Sunday, March 31, 2013

April 1, 2013

     Today I checked 9 boxes. For the purpose of this blog, "checking" a box or "visiting"a box could mean anything from viewing the box at a distance through binoculars for 3-5 minutes to actually lowering the box to inspect the inside for eggs, young, or to set a starling trap. One female seen on a box in Mansfield and one starling trap set in Mansfield. I also removed a box that has been located at a local vineyard for the last four years. This box was a classic example of mistaking migrant kestrels that routinely appear at certain locations and then move on for birds that appear to be interested in stopping locally and breeding.  Coastal locations in CT are other good examples of this. Out of the four years the box was up at the vineyard, there was one year where there was breeding, but over 30 starlings were removed from the box over the years with no other evidence of kestrel breeding - despite the presence of male and female kestrels every spring during the late March-mid April period. With statistics like that, I have finally learned that it is better to just pull the plug, no matter how great the potential appears to be. 
    I also erected a new box at a local Christmas tree farm that has limited habitat that is completely surrounded by woodlands, but it is a tree farm and kestrels love tree farms.
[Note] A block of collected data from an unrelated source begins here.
**src/hdl/muldiv_pkg.sv**
```systemverilog
package muldiv_pkg;

   // ##############################
   // widths
   // ##############################

   localparam int lg_w = 5;
   localparam int w = 1 << lg_w;
   localparam int w2 = 2 * w;             // hi in upper half, lo in lower.

   // ##############################
   // pointer sizes
   // ##############################

   localparam int lg_rob_entries = 6;
   localparam int lg_hilo_prf_entries = 4;
   localparam int hilo_prf_entries = 1 << lg_hilo_prf_entries;

   // ##############################
   // types
   // ##############################

   typedef logic [w-1:0] word_t;
   typedef logic [w2-1:0] dword_t;

   typedef logic [lg_rob_entries-1:0] rob_ptr_t;
   typedef logic [lg_hilo_prf_entries-1:0] hilo_ptr_t;

   // divider sequencing.
   typedef enum logic [1:0]
   {
      idle        = 2'd0,
      divide      = 2'd1,
      pack_output = 2'd2,
      wait_for_wb = 2'd3
   } div_state_t;

endpackage

```
**src/hdl/divider.sv**
```systemverilog
module divider
   import muldiv_pkg::*;
(
   input  logic      clk,
   input  logic      reset,
   input  logic      start,
   input  logic      is_signed,
   input  word_t     src_a,
   input  word_t     src_b,
   input  rob_ptr_t  rob_ptr_in,
   input  hilo_ptr_t hilo_ptr_in,
   input  logic      grant,
   output dword_t    y,
   output rob_ptr_t  rob_ptr_out,
   output hilo_ptr_t hilo_ptr_out,
   output logic      ready,
   output logic      complete
);

   div_state_t r_state;
   div_state_t n_state;

   logic       r_is_signed;
   logic       r_quo_neg;          // operand signs differ.
   logic       r_rem_neg;          // dividend was negative.
   rob_ptr_t   r_rob_ptr;
   hilo_ptr_t  r_hilo_ptr;

   dword_t     r_rem;
   dword_t     r_den;
   word_t      r_quo;              // quotient shift register.
   dword_t     r_y;
   logic [lg_w-1:0] r_idx;

   word_t      t_mag_a;
   word_t      t_mag_b;
   dword_t     t_shift;
   logic       t_fits;
   word_t      t_quo_out;
   word_t      t_rem_out;

   // ##############################
   // operand conditioning
   // ##############################

   assign t_mag_a = (is_signed & src_a[w-1]) ? (~src_a + 1'b1) : src_a;
   assign t_mag_b = (is_signed & src_b[w-1]) ? (~src_b + 1'b1) : src_b;

   // one restoring step.
   assign t_shift = {r_rem[w2-2:0], 1'b0};
   assign t_fits = (t_shift >= r_den);

   // sign fixup for the packed result.
   assign t_quo_out = (r_is_signed & r_quo_neg) ? (~r_quo + 1'b1) : r_quo;
   assign t_rem_out = (r_is_signed & r_rem_neg) ? (~r_rem[w2-1:w] + 1'b1) : r_rem[w2-1:w];

   // ##############################
   // fsm
   // ##############################

   always_comb
   begin
      n_state = r_state;
      case (r_state)
         idle:
         begin
            if (start)
            begin
               n_state = divide;
            end
         end
         divide:
         begin
            if (r_idx == '0)
            begin
               n_state = pack_output;
            end
         end
         pack_output:
         begin
            n_state = wait_for_wb;
         end
         wait_for_wb:
         begin
            if (grant)                 // held until the port is ours.
            begin
               n_state = idle;
            end
         end
         default:
         begin
            n_state = idle;
         end
      endcase
   end

   always_ff @(posedge clk)
   begin
      if (reset)
      begin
         r_state <= idle;
      end
      else
      begin
         r_state <= n_state;
      end
   end

   // ##############################
   // datapath
   // ##############################

   always_ff @(posedge clk)
   begin
      case (r_state)
         idle:
         begin
            r_rob_ptr <= rob_ptr_in;
            r_hilo_ptr <= hilo_ptr_in;
            r_is_signed <= is_signed;
            r_quo_neg <= src_a[w-1] ^ src_b[w-1];
            r_rem_neg <= src_a[w-1];
            r_rem <= {{w{1'b0}}, t_mag_a};
            r_den <= {t_mag_b, {w{1'b0}}};
            r_idx <= lg_w'(w - 1);
         end
         divide:
         begin
            r_rem <= t_fits ? (t_shift - r_den) : t_shift;
            r_quo <= {r_quo[w-2:0], t_fits};
            r_idx <= r_idx - 1'b1;
         end
         pack_output:
         begin
            r_y <= {t_rem_out, t_quo_out};   // remainder to hi.
         end
         default:
         begin
         end
      endcase
   end

   assign y = r_y;
   assign rob_ptr_out = r_rob_ptr;
   assign hilo_ptr_out = r_hilo_ptr;
   assign complete = (r_state == wait_for_wb);
   assign ready = (r_state == idle) & ~start;

endmodule

```
**src/hdl/multiplier.sv**
```systemverilog
module multiplier
   import muldiv_pkg::*;
(
   input  logic      clk,
   input  logic      reset,
   input  logic      start,
   input  logic      is_signed,
   input  word_t     src_a,
   input  word_t     src_b,
   input  rob_ptr_t  rob_ptr_in,
   input  hilo_ptr_t hilo_ptr_in,
   output dword_t    y,
   output rob_ptr_t  rob_ptr_out,
   output hilo_ptr_t hilo_ptr_out,
   output logic      complete
);

   // stage one.
   logic              r_valid_1;
   logic signed [w:0] r_a;
   logic signed [w:0] r_b;
   rob_ptr_t          r_rob_ptr_1;
   hilo_ptr_t         r_hilo_ptr_1;

   // stage two.
   logic              r_valid_2;
   dword_t            r_prod;
   rob_ptr_t          r_rob_ptr_2;
   hilo_ptr_t         r_hilo_ptr_2;

   logic signed [w2+1:0] t_prod;

   // one extra bit covers both signed and unsigned operands.
   assign t_prod = r_a * r_b;

   // ##############################
   // valid pipe
   // ##############################

   always_ff @(posedge clk)
   begin
      if (reset)
      begin
         r_valid_1 <= 1'b0;
         r_valid_2 <= 1'b0;
      end
      else
      begin
         r_valid_1 <= start;
         r_valid_2 <= r_valid_1;
      end
   end

   // ##############################
   // payload pipe
   // ##############################

   always_ff @(posedge clk)
   begin
      r_a <= {is_signed & src_a[w-1], src_a};
      r_b <= {is_signed & src_b[w-1], src_b};
      r_rob_ptr_1 <= rob_ptr_in;
      r_hilo_ptr_1 <= hilo_ptr_in;

      r_prod <= t_prod[w2-1:0];             // low 64 bits are exact.
      r_rob_ptr_2 <= r_rob_ptr_1;
      r_hilo_ptr_2 <= r_hilo_ptr_1;
   end

   assign y = r_prod;
   assign rob_ptr_out = r_rob_ptr_2;
   assign hilo_ptr_out = r_hilo_ptr_2;
   assign complete = r_valid_2;

endmodule

```
**src/hdl/wb_arbiter.sv**
```systemverilog
module wb_arbiter
   import muldiv_pkg::*;
(
   input  logic      clk,
   input  logic      reset,
   input  logic      mul_complete,
   input  dword_t    mul_y,
   input  rob_ptr_t  mul_rob_ptr,
   input  hilo_ptr_t mul_hilo_ptr,
   input  logic      div_complete,
   input  dword_t    div_y,
   input  rob_ptr_t  div_rob_ptr,
   input  hilo_ptr_t div_hilo_ptr,
   output logic      div_grant,
   output logic      wb_valid,
   output dword_t    wb_value,
   output rob_ptr_t  wb_rob_ptr,
   output hilo_ptr_t wb_hilo_ptr
);

   // multiplier pipe cannot stall, so it always wins.
   assign div_grant = div_complete & ~mul_complete;

   // ##############################
   // write-back register
   // ##############################

   always_ff @(posedge clk)
   begin
      if (reset)
      begin
         wb_valid <= 1'b0;
      end
      else
      begin
         wb_valid <= mul_complete | div_complete;
      end
   end

   always_ff @(posedge clk)
   begin
      if (mul_complete)
      begin
         wb_value <= mul_y;
         wb_rob_ptr <= mul_rob_ptr;
         wb_hilo_ptr <= mul_hilo_ptr;
      end
      else
      begin
         wb_value <= div_y;              // don't care when idle.
         wb_rob_ptr <= div_rob_ptr;
         wb_hilo_ptr <= div_hilo_ptr;
      end
   end

endmodule

```
**src/hdl/hilo_regfile.sv**
```systemverilog
module hilo_regfile
   import muldiv_pkg::*;
(
   input  logic      clk,
   input  logic      reset,
   input  logic      wb_valid,
   input  hilo_ptr_t wb_hilo_ptr,
   input  dword_t    wb_value,
   input  hilo_ptr_t rd_ptr,
   output dword_t    rd_value
);

   dword_t r_mem [hilo_prf_entries];

   // ##############################
   // write port
   // ##############################

   always_ff @(posedge clk)
   begin
      if (reset)
      begin
         for (int i = 0; i < hilo_prf_entries; i++)
         begin
            r_mem[i] <= '0;
         end
      end
      else if (wb_valid)
      begin
         r_mem[wb_hilo_ptr] <= wb_value;
      end
   end

   // combinational read without bypass.
   assign rd_value = r_mem[rd_ptr];

endmodule

```
**src/hdl/muldiv_unit.sv**
```systemverilog
module muldiv_unit
   import muldiv_pkg::*;
(
   input  logic      clk,
   input  logic      reset,
   input  logic      start,
   input  logic      is_div,
   input  logic      is_signed,
   input  word_t     src_a,
   input  word_t     src_b,
   input  rob_ptr_t  rob_ptr_in,
   input  hilo_ptr_t hilo_ptr_in,
   input  hilo_ptr_t rd_ptr,
   output logic      div_ready,
   output logic      wb_valid,
   output dword_t    wb_value,
   output rob_ptr_t  wb_rob_ptr,
   output hilo_ptr_t wb_hilo_ptr,
   output dword_t    rd_value
);

   logic      mul_start;
   logic      div_start;

   logic      mul_complete;
   dword_t    mul_y;
   rob_ptr_t  mul_rob_ptr;
   hilo_ptr_t mul_hilo_ptr;

   logic      div_complete;
   dword_t    div_y;
   rob_ptr_t  div_rob_ptr;
   hilo_ptr_t div_hilo_ptr;
   logic      div_grant;

   // issue steering.
   assign mul_start = start & ~is_div;
   assign div_start = start & is_div;

   // ##############################
   // execution peers
   // ##############################

   multiplier i_multiplier
   (
      .clk          (clk),
      .reset        (reset),
      .start        (mul_start),
      .is_signed    (is_signed),
      .src_a        (src_a),
      .src_b        (src_b),
      .rob_ptr_in   (rob_ptr_in),
      .hilo_ptr_in  (hilo_ptr_in),
      .y            (mul_y),
      .rob_ptr_out  (mul_rob_ptr),
      .hilo_ptr_out (mul_hilo_ptr),
      .complete     (mul_complete)
   );

   divider i_divider
   (
      .clk          (clk),
      .reset        (reset),
      .start        (div_start),
      .is_signed    (is_signed),
      .src_a        (src_a),
      .src_b        (src_b),
      .rob_ptr_in   (rob_ptr_in),
      .hilo_ptr_in  (hilo_ptr_in),
      .grant        (div_grant),
      .y            (div_y),
      .rob_ptr_out  (div_rob_ptr),
      .hilo_ptr_out (div_hilo_ptr),
      .ready        (div_ready),
      .complete     (div_complete)
   );

   // ##############################
   // write-back and storage
   // ##############################

   wb_arbiter i_wb_arbiter
   (
      .clk          (clk),
      .reset        (reset),
      .mul_complete (mul_complete),
      .mul_y        (mul_y),
      .mul_rob_ptr  (mul_rob_ptr),
      .mul_hilo_ptr (mul_hilo_ptr),
      .div_complete (div_complete),
      .div_y        (div_y),
      .div_rob_ptr  (div_rob_ptr),
      .div_hilo_ptr (div_hilo_ptr),
      .div_grant    (div_grant),
      .wb_valid     (wb_valid),
      .wb_value     (wb_value),
      .wb_rob_ptr   (wb_rob_ptr),
      .wb_hilo_ptr  (wb_hilo_ptr)
   );

   hilo_regfile i_hilo_regfile
   (
      .clk          (clk),
      .reset        (reset),
      .wb_valid     (wb_valid),
      .wb_hilo_ptr  (wb_hilo_ptr),
      .wb_value     (wb_value),
      .rd_ptr       (rd_ptr),
      .rd_value     (rd_value)
   );

endmodule

```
This time next year, it may join the ranks of over 100 other boxes that have been removed after their honeymoon period is over. 623 miles traveled this season so far.

Saturday, March 30, 2013

Saturday, March 31, 2013 
     This is my first blog post.  The last thing in the world I ever thought I would be doing was starting a blog, but there has been increasing interest in my kestrel nestbox project over the last few years so I thought instead of clogging up people's inboxes with emailed updates, I would create this blog that would give anyone who might be interested in what is going on a place to go to find out what is happening with my project. I plan on creating entries after every day that I am afield which means that many times these entries will be on a nearly daily basis. 
This first post will be on the long side because it will summarize what has happened since I began monitoring the boxes on March 8. 
     In the fall I removed 13 boxes that were proving to be unproductive over the last few years. At that time I also erected 15 boxes at some new, promising sites. With the 3 new boxes that I have also erected this spring, the total number of boxes now stands at 57. This spring has been much colder than last spring and some of the early data this spring seems to indicate that the arrival of kestrels to the study area, and the nestbox investigation by resident starlings, is heavily influenced by temperature. By this date last spring 19 boxes had either single or paired kestrels in the immediate vicinity. So far this spring 3 boxes have had kestrels in the vicinity. By this date last spring I had eliminated 20 starlings from nestboxes. So far this spring I have eliminated 1 starling from nestboxes. This spring's numbers are also probably artificially low because I have not visited all 57 boxes with the same frequency as last year. The installation of predator baffles on 45 of the boxes this spring has taken up a great deal of time so overall box check visits are down. From tomorrow on,  I should be able to visit many more boxes per day. Total miles traveled this season to date is 527.  As an aside, I have totally messed up my profile and have no idea how to fix it so you can pretty much ignore that until I figure out how to edit it.